The Case for WordPress Telemetry

WordPress prides itself on being an application built by the user for the user. The problem is with the popularity and reach of WordPress today, the distance between the WordPress 1% (or even .1%) and the average user is becoming so vast we (the people who contribute to WordPress core) know almost nothing about the actual people who use WordPress or how they use the application. This will become more of an issue as the application evolves, and it is high time we do something about it.

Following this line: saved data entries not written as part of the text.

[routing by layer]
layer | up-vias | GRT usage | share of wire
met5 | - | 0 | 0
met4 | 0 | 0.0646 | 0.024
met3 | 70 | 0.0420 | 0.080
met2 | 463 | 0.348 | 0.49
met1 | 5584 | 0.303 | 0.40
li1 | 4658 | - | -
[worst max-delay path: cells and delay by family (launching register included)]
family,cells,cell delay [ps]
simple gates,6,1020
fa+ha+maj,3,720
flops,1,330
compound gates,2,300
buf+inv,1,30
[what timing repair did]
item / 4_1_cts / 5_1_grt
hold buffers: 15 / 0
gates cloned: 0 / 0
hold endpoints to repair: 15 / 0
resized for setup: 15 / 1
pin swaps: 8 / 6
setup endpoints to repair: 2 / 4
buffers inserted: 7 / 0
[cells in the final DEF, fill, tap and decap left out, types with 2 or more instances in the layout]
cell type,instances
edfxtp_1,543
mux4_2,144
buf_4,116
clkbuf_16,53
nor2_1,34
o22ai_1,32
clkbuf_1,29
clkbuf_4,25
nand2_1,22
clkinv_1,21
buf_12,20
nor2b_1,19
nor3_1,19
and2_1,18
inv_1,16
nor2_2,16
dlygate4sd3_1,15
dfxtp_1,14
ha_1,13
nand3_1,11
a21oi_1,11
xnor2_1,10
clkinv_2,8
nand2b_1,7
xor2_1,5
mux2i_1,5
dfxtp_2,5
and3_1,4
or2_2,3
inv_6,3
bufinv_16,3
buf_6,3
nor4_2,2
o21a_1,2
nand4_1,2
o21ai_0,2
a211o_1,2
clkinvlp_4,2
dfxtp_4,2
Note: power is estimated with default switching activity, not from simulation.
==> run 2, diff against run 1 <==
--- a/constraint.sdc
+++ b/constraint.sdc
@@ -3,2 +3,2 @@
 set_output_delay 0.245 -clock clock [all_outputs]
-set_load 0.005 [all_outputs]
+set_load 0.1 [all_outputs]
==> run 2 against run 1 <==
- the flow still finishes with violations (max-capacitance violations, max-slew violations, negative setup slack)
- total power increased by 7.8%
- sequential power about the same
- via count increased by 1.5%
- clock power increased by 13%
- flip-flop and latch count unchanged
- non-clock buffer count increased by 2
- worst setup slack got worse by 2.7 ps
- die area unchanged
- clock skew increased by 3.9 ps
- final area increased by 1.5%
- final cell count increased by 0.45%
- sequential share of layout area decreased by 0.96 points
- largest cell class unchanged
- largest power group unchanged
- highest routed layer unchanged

Lack of data means we’re flying blind

During the development of WordPress 4.7, I was involved in several conversations centered around assumed use of features. The general argument was that based on the 80/20 rule, certain features should be added while others should be removed. I kept brining up the well known fact we don’t have a clue what features 80%, or even 20%, of WordPress users actually use so any claim of validity in the 80/20 rule is guesswork at best, and in response one developer told me, point blank, “we know what the user wants.” I don’t know about you, but in my book that is not the way to build an application for real people.

What we need is raw data based on actual use, and lots of it. What we need, is telemetry. And there is ample industry precedence for collecting such telemetry, in online and offline applications and even in the WordPress ecosystem.

Here’s what I propose:

WordPress core should ship with an opt-in Telemetry feature that collects anonymized data on feature and functionality use.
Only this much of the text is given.